Johns Hopkins Medicine researchers have created a computer program for scientists at no charge that lets users readily quantify the structural and functional changes in the blood flow networks feeding tumors. The team recently published a link to download the new program, called HemoSYS, and an accompanying manual with instructions on how to use it in Nature Scientific Reports.
“Compared to blood flow in healthy tissues, tumor blood flow is abnormal,” creating a huge hurdle to effective delivery of therapeutics, says radiologist and biomedical engineer Arvind Pathak. “HemoSYS enables scientists to quantify these abnormalities from imaging data acquired from tumors in live animals.”

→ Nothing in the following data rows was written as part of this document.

What follows belongs to an exercise in optimizing a design on an open flow for small area; a production flow would make more cautious choices. At most, simulation tests tie the RTL to the original design; equivalence was not proved.

==> trial 20 <==
==> flow/design.v <==
package spmv_mem_pkg;
    localparam int ADDR_W  = 48;
    localparam int DATA_W  = 64;
    localparam int TAG_W   = 3;
    localparam int RDCTL_W = 32;
endpackage
module spmv_sync_fifo #(
    parameter int WIDTH   = 8,
    parameter int DEPTH   = 8,
    parameter int MASK_LO = WIDTH
) (
    input  logic                   clk,
    input  logic                   rst_n,
    input  logic                   push,
    input  logic [WIDTH-1:0]       din,
    input  logic                   pop,
    input  logic                   last_hi_en,
    output logic [WIDTH-1:0]       head,
    output logic [WIDTH-1:0]       last,
    output logic [$clog2(DEPTH):0] count
);
    logic [WIDTH-1:0] mem [DEPTH];
    logic [DEPTH-1:0] wr_sel, wr_sel_n, rd_sel;
    logic [DEPTH-1:0] last_sel, last_sel_hi;
    logic [DEPTH-1:0] row_we, row_hold;
    always_comb begin
        for (int k = 0; k < DEPTH; k++) begin
            last_sel[k]    = rd_sel[(k + 1) % DEPTH];
            last_sel_hi[k] = last_sel[k] && last_hi_en;
            row_we[k]      = push && wr_sel[k];
            row_hold[k]    = !push || wr_sel_n[k];
        end
    end
    always_comb begin
        head = '0;
        last = '0;
        for (int k = 0; k < DEPTH; k++) begin
            head = head | (mem[k] & {WIDTH{rd_sel[k]}});
            for (int b = 0; b < WIDTH; b++) begin
                if (b < MASK_LO) last[b] = last[b] | (mem[k][b] & last_sel[k]);
                else             last[b] = last[b] | (mem[k][b] & last_sel_hi[k]);
            end
        end
    end
    for (genvar k = 0; k < DEPTH; k++) begin : g_row
        logic [WIDTH-1:0] row;
        always_ff @(posedge clk) begin
            row <= (row & {WIDTH{row_hold[k]}}) | (din & {WIDTH{row_we[k]}});
        end
        assign mem[k] = row;
    end
    always_ff @(posedge clk or negedge rst_n) begin
        if (!rst_n) begin
            wr_sel   <= DEPTH'(1);
            wr_sel_n <= ~DEPTH'(1);
            rd_sel   <= DEPTH'(1);
            count    <= '0;
        end else begin
            if (push) begin
                wr_sel   <= {wr_sel[DEPTH-2:0], wr_sel[DEPTH-1]};
                wr_sel_n <= {wr_sel_n[DEPTH-2:0], wr_sel_n[DEPTH-1]};
            end
            if (pop) rd_sel <= {rd_sel[DEPTH-2:0], rd_sel[DEPTH-1]};
            case ({push, pop})
                2'b10:   count <= count + 1'b1;
                2'b01:   count <= count - 1'b1;
                default: ;
            endcase
        end
    end
endmodule
import spmv_mem_pkg::*;
module spmv_mem_port #(
    parameter int REQ_DEPTH    = 8,
    parameter int RSP_DEPTH    = 8,
    parameter int STALL_MARGIN = 2
) (
    input  logic               clk,
    input  logic               rst_n,
    input  logic               req_mem_ld,
    input  logic               req_mem_st,
    input  logic [ADDR_W-1:0]  req_mem_addr,
    input  logic [DATA_W-1:0]  req_mem_d_or_tag,
    output logic               req_mem_stall,
    output logic               rsp_mem_push,
    output logic [TAG_W-1:0]   rsp_mem_tag,
    output logic [DATA_W-1:0]  rsp_mem_q,
    input  logic               rsp_mem_stall,
    output logic               mc_req_ld,
    output logic               mc_req_st,
    output logic [ADDR_W-1:0]  mc_req_vadr,
    output logic [DATA_W-1:0]  mc_req_wrd_rdctl,
    input  logic               mc_rd_rq_stall,
    input  logic               mc_wr_rq_stall,
    input  logic               mc_rsp_push,
    input  logic [RDCTL_W-1:0] mc_rsp_rdctl,
    input  logic [DATA_W-1:0]  mc_rsp_data,
    output logic               mc_rsp_stall,
    output logic               idle,
    output logic               err
);
    localparam int RQ_W  = DATA_W + ADDR_W + 1;
    localparam int RQ_HI = ADDR_W + 1 + TAG_W;
    localparam int RS_W  = TAG_W + DATA_W;
    localparam int RQ_CW = $clog2(REQ_DEPTH) + 1;
    localparam int CR_W  = $clog2(RSP_DEPTH) + 1;
    localparam logic [RQ_CW-1:0] STALL_LVL = RQ_CW'(REQ_DEPTH - STALL_MARGIN);
    localparam logic [RQ_CW-1:0] REQ_FULL  = RQ_CW'(REQ_DEPTH);
    localparam logic [CR_W-1:0]  CRED_MAX  = CR_W'(RSP_DEPTH);
    logic [RQ_W-1:0]   req_in, req_head, req_last;
    logic [RS_W-1:0]   rsp_in, rsp_head, rsp_last;
    logic [RQ_CW-1:0]  req_count;
    logic [CR_W-1:0]   rsp_count;
    logic              req_full, req_empty, rsp_empty;
    logic              head_is_st;
    logic [CR_W-1:0]   credits, credits_nxt;
    logic [CR_W:0]     claimed;
    logic [RQ_CW-1:0]  req_left;
    logic              req_one, req_push, req_bad;
    logic              issue_ld, issue_st, issue;
    logic              rsp_ok, rsp_push, rsp_bad, rsp_pop;
    logic              unused_rdctl;
    assign unused_rdctl = ^{mc_rsp_rdctl[RDCTL_W-1:TAG_W], req_head, rsp_head};
    assign req_full  = (req_count == REQ_FULL);
    assign req_empty = (req_count == '0);
    assign rsp_empty = (rsp_count == '0);
    assign req_one  = req_mem_ld ^ req_mem_st;
    assign req_push = req_one && !req_full;
    assign req_bad  = (req_mem_ld && req_mem_st) || (req_one && req_full);
    assign req_in   = {req_mem_d_or_tag[DATA_W-1:TAG_W], req_mem_addr, req_mem_st,
                       req_mem_d_or_tag[TAG_W-1:0]};
    assign req_mem_stall = (req_count >= STALL_LVL);
    assign mc_rsp_stall  = 1'b0;
    spmv_sync_fifo #(.WIDTH(RQ_W), .DEPTH(REQ_DEPTH), .MASK_LO(RQ_HI)) u_req_fifo (
        .clk        (clk),
        .rst_n      (rst_n),
        .push       (req_push),
        .din        (req_in),
        .pop        (issue),
        .last_hi_en (mc_req_st),
        .head       (req_head),
        .last       (req_last),
        .count      (req_count)
    );
    assign head_is_st = req_head[TAG_W];
    assign issue_ld = !req_empty && !head_is_st && !mc_rd_rq_stall && (credits != '0);
    assign issue_st = !req_empty &&  head_is_st && !mc_wr_rq_stall;
    assign issue    = issue_ld || issue_st;
    assign mc_req_vadr      = req_last[TAG_W+1 +: ADDR_W];
    assign mc_req_wrd_rdctl = {req_last[RQ_W-1:RQ_HI], req_last[TAG_W-1:0]};
    assign claimed  = {1'b0, credits} + {1'b0, rsp_count};
    assign rsp_ok   = (claimed < {1'b0, CRED_MAX});
    assign rsp_push = mc_rsp_push && rsp_ok;
    assign rsp_bad  = mc_rsp_push && !rsp_ok;
    assign rsp_in   = {mc_rsp_rdctl[TAG_W-1:0], mc_rsp_data};
    assign rsp_pop  = !rsp_empty && !rsp_mem_stall;
    spmv_sync_fifo #(.WIDTH(RS_W), .DEPTH(RSP_DEPTH)) u_rsp_fifo (
        .clk        (clk),
        .rst_n      (rst_n),
        .push       (rsp_push),
        .din        (rsp_in),
        .pop        (rsp_pop),
        .last_hi_en (1'b1),
        .head       (rsp_head),
        .last       (rsp_last),
        .count      (rsp_count)
    );
    assign rsp_mem_tag = rsp_last[RS_W-1 -: TAG_W];
    assign rsp_mem_q   = rsp_last[DATA_W-1:0];
    always_comb begin
        credits_nxt = credits;
        case ({issue_ld, rsp_pop})
            2'b10:   credits_nxt = credits - 1'b1;
            2'b01:   credits_nxt = credits + 1'b1;
            default: ;
        endcase
    end
    assign req_left = req_count - RQ_CW'(issue);
    always_ff @(posedge clk or negedge rst_n) begin
        if (!rst_n) begin
            credits      <= CRED_MAX;
            err          <= 1'b0;
            idle         <= 1'b1;
            mc_req_ld    <= 1'b0;
            mc_req_st    <= 1'b0;
            rsp_mem_push <= 1'b0;
        end else begin
            credits      <= credits_nxt;
            if (req_bad || rsp_bad) err <= 1'b1;
            idle         <= !req_push && (req_left == '0) && (credits_nxt == CRED_MAX);
            mc_req_ld    <= issue_ld;
            mc_req_st    <= issue_st;
            rsp_mem_push <= rsp_pop;
        end
    end
endmodule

Studying the architecture of blood vessels and their flow dynamics in tumors could provide insights into cancer progression and metastasis, says Janaka Senarathna, a research fellow in Pathak’s lab and lead author of the paper. This approach could accelerate development of new therapies that target a tumor’s blood vessels in order to limit its supply of nutrients and oxygen. HemoSYS could also lead to more effective delivery of already available drugs by mapping blood flow fluctuations in the vessels feeding the tumor, the researchers say.
The scientists caution that the research tool is not directly applicable to human tumors yet. But, says Pathak, “as our ability to obtain high-resolution images in the clinic improves, we hope that this tool can be adapted to provide a noninvasive way to analyze the blood flow fluctuations in an individual patient’s cancer and help to customize their therapy.”